------ Input data ------

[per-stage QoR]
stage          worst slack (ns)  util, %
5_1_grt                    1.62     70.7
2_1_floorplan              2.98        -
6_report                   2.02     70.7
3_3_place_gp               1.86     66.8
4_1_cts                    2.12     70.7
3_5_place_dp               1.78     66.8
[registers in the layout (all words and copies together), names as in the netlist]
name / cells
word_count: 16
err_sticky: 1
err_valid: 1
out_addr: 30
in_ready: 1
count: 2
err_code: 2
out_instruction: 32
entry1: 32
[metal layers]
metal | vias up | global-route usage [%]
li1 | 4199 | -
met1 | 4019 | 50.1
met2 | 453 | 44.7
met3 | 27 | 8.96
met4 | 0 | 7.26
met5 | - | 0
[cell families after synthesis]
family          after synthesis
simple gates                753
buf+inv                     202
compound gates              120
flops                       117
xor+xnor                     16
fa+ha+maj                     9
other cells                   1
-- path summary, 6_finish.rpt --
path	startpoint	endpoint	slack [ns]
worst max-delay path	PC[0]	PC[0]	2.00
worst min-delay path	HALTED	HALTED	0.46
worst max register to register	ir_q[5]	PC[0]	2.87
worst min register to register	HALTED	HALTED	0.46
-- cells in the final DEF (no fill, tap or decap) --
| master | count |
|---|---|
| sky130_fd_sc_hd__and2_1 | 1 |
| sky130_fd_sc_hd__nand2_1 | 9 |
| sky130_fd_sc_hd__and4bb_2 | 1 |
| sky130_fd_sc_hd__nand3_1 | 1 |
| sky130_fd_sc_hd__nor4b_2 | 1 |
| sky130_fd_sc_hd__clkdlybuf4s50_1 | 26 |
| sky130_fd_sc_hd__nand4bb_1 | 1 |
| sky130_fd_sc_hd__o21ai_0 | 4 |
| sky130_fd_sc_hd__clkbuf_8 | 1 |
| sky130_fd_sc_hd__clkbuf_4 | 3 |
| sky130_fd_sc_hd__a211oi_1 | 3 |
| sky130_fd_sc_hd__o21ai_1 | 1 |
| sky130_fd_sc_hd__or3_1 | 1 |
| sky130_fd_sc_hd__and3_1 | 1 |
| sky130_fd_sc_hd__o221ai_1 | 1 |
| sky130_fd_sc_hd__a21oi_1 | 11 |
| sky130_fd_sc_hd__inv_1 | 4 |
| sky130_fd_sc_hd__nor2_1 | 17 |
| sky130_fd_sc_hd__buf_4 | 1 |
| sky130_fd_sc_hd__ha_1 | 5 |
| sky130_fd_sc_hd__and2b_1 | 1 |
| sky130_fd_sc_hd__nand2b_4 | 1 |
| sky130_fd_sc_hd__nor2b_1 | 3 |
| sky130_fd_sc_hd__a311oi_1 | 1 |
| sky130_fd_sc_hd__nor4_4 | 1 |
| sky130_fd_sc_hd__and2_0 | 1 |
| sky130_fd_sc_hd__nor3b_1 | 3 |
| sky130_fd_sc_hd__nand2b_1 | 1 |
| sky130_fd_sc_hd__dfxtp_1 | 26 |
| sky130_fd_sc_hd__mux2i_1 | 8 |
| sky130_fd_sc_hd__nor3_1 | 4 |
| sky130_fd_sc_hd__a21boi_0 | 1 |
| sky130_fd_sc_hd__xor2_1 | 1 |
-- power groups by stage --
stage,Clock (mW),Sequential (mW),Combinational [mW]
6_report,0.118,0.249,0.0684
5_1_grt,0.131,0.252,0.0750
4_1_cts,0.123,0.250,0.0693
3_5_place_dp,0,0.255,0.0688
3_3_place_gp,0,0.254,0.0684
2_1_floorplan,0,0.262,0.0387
[config.mk]
export PLATFORM = sky130hd
export DESIGN_NAME = chunked_adder
export DESIGN_NICKNAME = d
export VERILOG_FILES = /design/src/rtl/chunked_adder_pkg.sv /design/src/rtl/ripple_carry_adder.sv /design/src/rtl/chunked_adder.sv
export SDC_FILE = /design/constraint.sdc
export NUM_CORES = 1
export LEC_CHECK = 0
export CELL_PAD_IN_SITES_DETAIL_PLACEMENT = 1
export CELL_PAD_IN_SITES_GLOBAL_PLACEMENT = 1
export CORE_ASPECT_RATIO = 1.2
export CORE_MARGIN = 4
export CORE_UTILIZATION = 41
export CTS_BUF_LIST = sky130_fd_sc_hd__clkbuf_4 sky130_fd_sc_hd__clkbuf_8 sky130_fd_sc_hd__clkbuf_16
export CTS_CLUSTER_DIAMETER = 100
export DETAILED_ROUTE_END_ITERATION = 16
export PLACE_DENSITY = 0.79
export SYNTH_ARGS = -nofsm -noshare
export SYNTH_HDL_FRONTEND = slang
export SYNTH_HIERARCHICAL = 1
export SYNTH_SLANG_ARGS = --single-unit
[constraint.sdc]
create_clock -name clk -period 4.4 [get_ports clk]
set_input_delay 0.88 -clock clk [delete_from_list [all_inputs] [get_ports clk]]
set_output_delay 0.88 -clock clk [all_outputs]
set_load 0.005 [all_outputs]
[src/rtl/chunked_adder_pkg.sv]
// Shared definitions for the chunked wide adder: state encoding and index sizing.
package chunked_adder_pkg;

    localparam logic [1:0] S_IDLE = 2'd0;
    localparam logic [1:0] S_RUN  = 2'd1;
    localparam logic [1:0] S_DONE = 2'd2;

    typedef enum logic [1:0] {
        IDLE = S_IDLE,
        RUN  = S_RUN,
        DONE = S_DONE
    } state_t;

    // Chunk index width: clog2 of the chunk count, never narrower than one bit.
    function automatic int idx_width(input int n);
        return (n > 1) ? $clog2(n) : 1;
    endfunction

endpackage

[src/rtl/ripple_carry_adder.sv]
// Plain WIDTH-bit ripple-carry adder; the only arithmetic in the chunked adder.
module ripple_carry_adder #(
    parameter int WIDTH = 4
) (
    input  logic [WIDTH-1:0] i_a,
    input  logic [WIDTH-1:0] i_b,
    input  logic             i_cin,
    output logic [WIDTH-1:0] o_sum,
    output logic             o_cout
);

    logic [WIDTH:0] w_c;

    assign w_c[0] = i_cin;

    // One full adder per bit, carry rippling upward.
    for (genvar i = 0; i < WIDTH; i++) begin : g_bit
        assign o_sum[i]  = i_a[i] ^ i_b[i] ^ w_c[i];
        assign w_c[i+1]  = (i_a[i] & i_b[i]) | (w_c[i] & (i_a[i] ^ i_b[i]));
    end

    assign o_cout = w_c[WIDTH];

endmodule

[src/rtl/chunked_adder.sv]
// Wide adder that reuses one WIDTH-bit ripple adder over CHUNKS cycles,
// least-significant chunk first, carrying between chunks in a register.
module chunked_adder
    import chunked_adder_pkg::*;
#(
    parameter int WIDTH  = 4,
    parameter int CHUNKS = 4
) (
    input  logic                     clk,
    input  logic                     rst_n,
    input  logic                     in_valid,
    output logic                     in_ready,
    input  logic [WIDTH*CHUNKS-1:0]  in_a,
    input  logic [WIDTH*CHUNKS-1:0]  in_b,
    input  logic                     in_cin,
    output logic                     out_valid,
    input  logic                     out_ready,
    output logic [WIDTH*CHUNKS-1:0]  out_sum,
    output logic                     out_cout
);

    localparam int N  = WIDTH * CHUNKS;
    localparam int IW = idx_width(CHUNKS);
    localparam logic [IW-1:0] LAST = IW'(CHUNKS - 1);

    state_t          r_state;
    state_t          w_state_nxt;
    logic [N-1:0]    r_a;
    logic [N-1:0]    r_b;
    logic            r_carry;
    logic [IW-1:0]   r_idx;
    logic [N-1:0]    r_sum;
    logic            r_cout;

    logic [WIDTH-1:0] w_a_chunk;
    logic [WIDTH-1:0] w_b_chunk;
    logic [WIDTH-1:0] w_sum;
    logic             w_cout;
    logic             w_last;

    // Chunk mux in front of the shared adder; this plus the ripple chain is the critical path.
    assign w_a_chunk = r_a[r_idx*WIDTH +: WIDTH];
    assign w_b_chunk = r_b[r_idx*WIDTH +: WIDTH];
    assign w_last    = (r_idx == LAST);

    ripple_carry_adder #(.WIDTH(WIDTH)) u_rca (
        .i_a    (w_a_chunk),
        .i_b    (w_b_chunk),
        .i_cin  (r_carry),
        .o_sum  (w_sum),
        .o_cout (w_cout)
    );

    // Next-state decode: accept in IDLE, step chunks in RUN, hold result in DONE.
    always_comb begin
        w_state_nxt = r_state;
        case (r_state)
            IDLE:    if (in_valid)  w_state_nxt = RUN;
            RUN:     if (w_last)    w_state_nxt = DONE;
            DONE:    if (out_ready) w_state_nxt = IDLE;
            default:                w_state_nxt = IDLE;
        endcase
    end

    // State, operands, inter-chunk carry and result; reset drops any in-flight operation.
    always_ff @(posedge clk or negedge rst_n) begin
        if (!rst_n) begin
            r_state <= IDLE;
            r_a     <= '0;
            r_b     <= '0;
            r_carry <= 1'b0;
            r_idx   <= '0;
            r_sum   <= '0;
            r_cout  <= 1'b0;
        end else begin
            r_state <= w_state_nxt;
            case (r_state)
                IDLE: begin
                    if (in_valid) begin
                        r_a     <= in_a;
                        r_b     <= in_b;
                        r_carry <= in_cin;
                        r_idx   <= '0;
                    end
                end
                RUN: begin
                    r_sum[r_idx*WIDTH +: WIDTH] <= w_sum;
                    r_carry                     <= w_cout;
                    // Index parks on the last chunk rather than wrapping.
                    if (w_last) r_cout <= w_cout;
                    else        r_idx  <= r_idx + IW'(1);
                end
                default: ;
            endcase
        end
    end

    assign in_ready  = (r_state == IDLE);
    assign out_valid = (r_state == DONE);
    assign out_sum   = r_sum;
    assign out_cout  = r_cout;

endmodule

==> results.txt <==
Setup repair after global routing left no endpoint under its margin. The largest clock skew in the final design came out at 0.00943 ns. The antenna violation net count after detailed routing came out at 0. The count of distinct cell types in the synthesized netlist is 28.

For this run, asynchronously set or reset flops after synthesis account for 100%. The weighted congestion at the end of routability-driven global placement is 0.790. The accumulated negative setup slack came out at 0 ns. After synthesis the netlist holds a flip-flop and latch count of 54. The number of gates resized after cts came out at 0. The final hold slack is 0.523 ns.

The capturing element type of the critical path is a flop. Summing the areas of all compound-gate instances in the mapped netlist gives 7.24% of the synthesized area. The run finished with clean final reports. Data on the critical path arrives at its endpoint at 3.40 ns. The initial core utilization came out at 42.8%. The final max-slew violation count came out at 0. The clock latency on the worst-skew pair came out at 0.31 ns. The number of vias in the routed layout is 1720. The share of synthesized cell area in full adder, half adder and majority cells came out at 5.40%. Wires add up to 5590 um. The number of cell instances on the worst register-to-register path is 11. The required arrival time at the worst endpoint is 4.60 ns.

The die covers 7800 sq um. The number of ports placed on the die boundary is 56. The net count after synthesis is 248. dfrtp_1 is the most common cell in the netlist. The number of global-route vias before repair is 1960.

The count of nets after finishing is 303. Among all flip-flop cells after synthesis, the most frequent one is dfrtp_1. The number of enable-type register cells in the synthesized netlist came out at 0.

Ranked by total cell area, the synthesized netlist is headed by dfrtp_1, mux2_2, mux4_2. The maximum operating frequency is 312 MHz. In the synthesized netlist, the cells that appear most often are dfrtp_1, mux2_2, inv_1, nand2_1, o32ai_1. The width of the die is 81.3 um.

For the pin with the worst max-slew slack, the measured transition is 0.660 ns. The number of I/O port buffers came out at 55. The final-report hold violation count came out at 0. The placement row count is 31. The worst slew margin relative to its limit came out at 56.0%. The fraction of synthesized cell area in xor and xnor cells is 0%. The largest total area in the synthesized netlist belongs to dfrtp_1. The overall fraction of global-route tracks in use is 15.9%. The DRC marker count from the first detailed-route iteration came out at 73. The number of hold buffers added after CTS came out at 0. The critical path's largest stage delay came out at 0.58 ns. TritonCTS built the clock tree. The area share of the largest cell type after synthesis is 51.1%. The multiplexer fraction of the synthesized cell area came out at 20.9%. The proportion of layout cells with a drive suffix above 1 is 24.0%. The sequential fraction of the synthesis area came out at 51.1%. The worst setup path is launched from a flop. The number of antenna violations at the first check in global routing came out at 0. The routed length on met1 is 2390 um. The maximum number of pins on one net before global-route repair came out at 55. The layout-stage area growth over the synthesis result is 26.8%. The placeable core region is 6170 sq um.

After layout, the minimum clock period comes to 3.20 ns. The max-capacitance violation count came out at 0. The total length of routed met2 wires came out at 2950 um. The half-perimeter wire length of the detailed placement result is 4150 um.

In the routed design, unresolved DRC markers number 0. The dominant combinational cell family by area after synthesis is multiplexers. Summed over all layers, the global routing overflow is 0. The critical path goes through mux4_2 > fa_1 > inv_1 > fa_1 > inv_1 > fa_1 > inv_1 > fa_1 > inv_1 > nand2_1 > o32ai_1. The worst-path cell with the longest stage delay is mux4_2. CTS built an H-tree with a depth of 2. After detailed routing, the number of vias per cell comes to 5.06.

The number of warnings printed during yosys synthesis is 6. The clock-pin slew on the worst setup and hold paths is 0.11 ns. The hold path depth came out at 1. The height of the die is 95.9 um.

The synthesized netlist devotes 8.62% of its cell area to simple gates. The number of buffers on the longest clock path is 2. The pre-antenna-repair detailed-routing pass consisted of 4 iterations. The clock sink count came out at 54. The number of buffers created by CTS came out at 5. The post-CTS setup repair buffer count is 0. Across the VDD grid, the largest voltage drop is 0.341 mV.

The fraction of the cycle the final worst path needs came out at 72.7%. The path class of the tightest hold or removal check is flop to flop. Routed signal wires occupy layers up through met4. Averaged over all synthesized cells, the footprint is 13.1 sq um. The detailed route wirelength on metal3 is 194 um. The final number of setup-violating endpoints is 0. 0 antenna diodes ended up in the layout. The number of standard cells after synthesis is 202.

In this run the static leakage power is 1.39 nW. In this run the worst path has a maximum fanout of 5. The ratio of total power to cell area is 764 nW/um^2. Summing every instance area after synthesis gives 2640 sq um. The root buffer cell chosen for the clock tree is clkbuf_8. The first global-routing pass estimated 9490 um of wire. The routed length per instance is 16.4 um. The start-to-end type of the worst setup path is flop to flop.
[cells by family (layout without fill, tap and decap cells)]
group                    count (synthesis)  after routing
multiplexers                            41             41
AND/OR/NAND/NOR                         36             36
flip-flops                              54             54
buffers and inverters                   40             96
AO/OA/AOI/OAI                           22             22
adder cells (fa/ha/maj)                  9              9
[metal layers]
layer / track usage [%] / vias up
li1: - / 817
met1: 19.5 / 858
met2: 28.2 / 40
met3: 3.28 / 5
met4: 4.08 / 0
met5: 0 / -
[critical path, delay by kind of cell (launching register included)]
kind,cells,cell delay [ns]
adder cells (fa/ha/maj),4,1.35
AO/OA/AOI/OAI,1,0.25
AND/OR/NAND/NOR,1,0.06
buffers and inverters,4,0.33
multiplexers,1,0.58
flip-flops,1,0.52
[state kept, by name, summed over array words and instances (netlist names)]
name      cells
r_idx         2
out_sum      16
r_a          16
r_carry       1
r_state       2
r_b          16
out_cout      1
[cell type report]
class                           count  area (sq um)
Inverter                           29           109
Fill cell                         640          2820
Clock buffer                        5          68.8
Clock inverter                      3          28.8
Timing Repair Buffer               59           576
Tap cell                           82           103
Sequential cell                    54          1350
Multi-Input combinational cell    108          1110
[path summary, 6_finish.rpt]
kind / start / endpoint / slack, ns
max: r_idx[0] / out_sum[11] / 1.20
min: out_cout / out_cout / 0.52
max reg2reg: r_idx[0] / out_sum[11] / 1.20
min reg2reg: out_cout / out_cout / 0.52
max in group asynchronous: rst_n / r_idx[1] / 3.29
min in group asynchronous: rst_n / r_a[3] / 0.68
[cells in the final DEF, fill, tap and decap left out, types with 5 or more instances in the layout]
cell type,count
clkdlybuf4s50_1,54
o32ai_1,16
ha_1,5
clkbuf_8,5
mux4_2,8
nand2_1,17
mux2_2,33
inv_1,29
dfrtp_1,54
[where the power goes]
part	switching (mW)	internal [mW]
clock	0.179	0.119
combinational	0.678	0.688
sequential	0.164	0.730
total	1.02	1.54
[metrics by stage]
step                      setup WS [ns]  power, mW  instance area, sq um  cells  util, %
after global routing              0.959       2.79                  3350    340     54.3
after CTS                          1.17       2.61                  3350    340     54.3
after floorplan                    1.21       1.81                  2640    202        -
after detailed placement           1.23       2.30                  3250    332     52.7
final                              1.20       2.56                  3350    340     54.3
after global placement             1.35       2.24                  3250    332     52.7
Power figures use the tool's default switching activity.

------

> **Goal of the exercise**
Your answer should consist of the lines from the line with "sky130_fd_sc_hd__a311oi_1 | 1 |" to the line with "3_3_place_gp,0,0.254,0.0684" above, repeated exactly, both ends included.

> **Exercise response**
| sky130_fd_sc_hd__a311oi_1 | 1 |
| sky130_fd_sc_hd__nor4_4 | 1 |
| sky130_fd_sc_hd__and2_0 | 1 |
| sky130_fd_sc_hd__nor3b_1 | 3 |
| sky130_fd_sc_hd__nand2b_1 | 1 |
| sky130_fd_sc_hd__dfxtp_1 | 26 |
| sky130_fd_sc_hd__mux2i_1 | 8 |
| sky130_fd_sc_hd__nor3_1 | 4 |
| sky130_fd_sc_hd__a21boi_0 | 1 |
| sky130_fd_sc_hd__xor2_1 | 1 |
-- power groups by stage --
stage,Clock (mW),Sequential (mW),Combinational [mW]
6_report,0.118,0.249,0.0684
5_1_grt,0.131,0.252,0.0750
4_1_cts,0.123,0.250,0.0693
3_5_place_dp,0,0.255,0.0688
3_3_place_gp,0,0.254,0.0684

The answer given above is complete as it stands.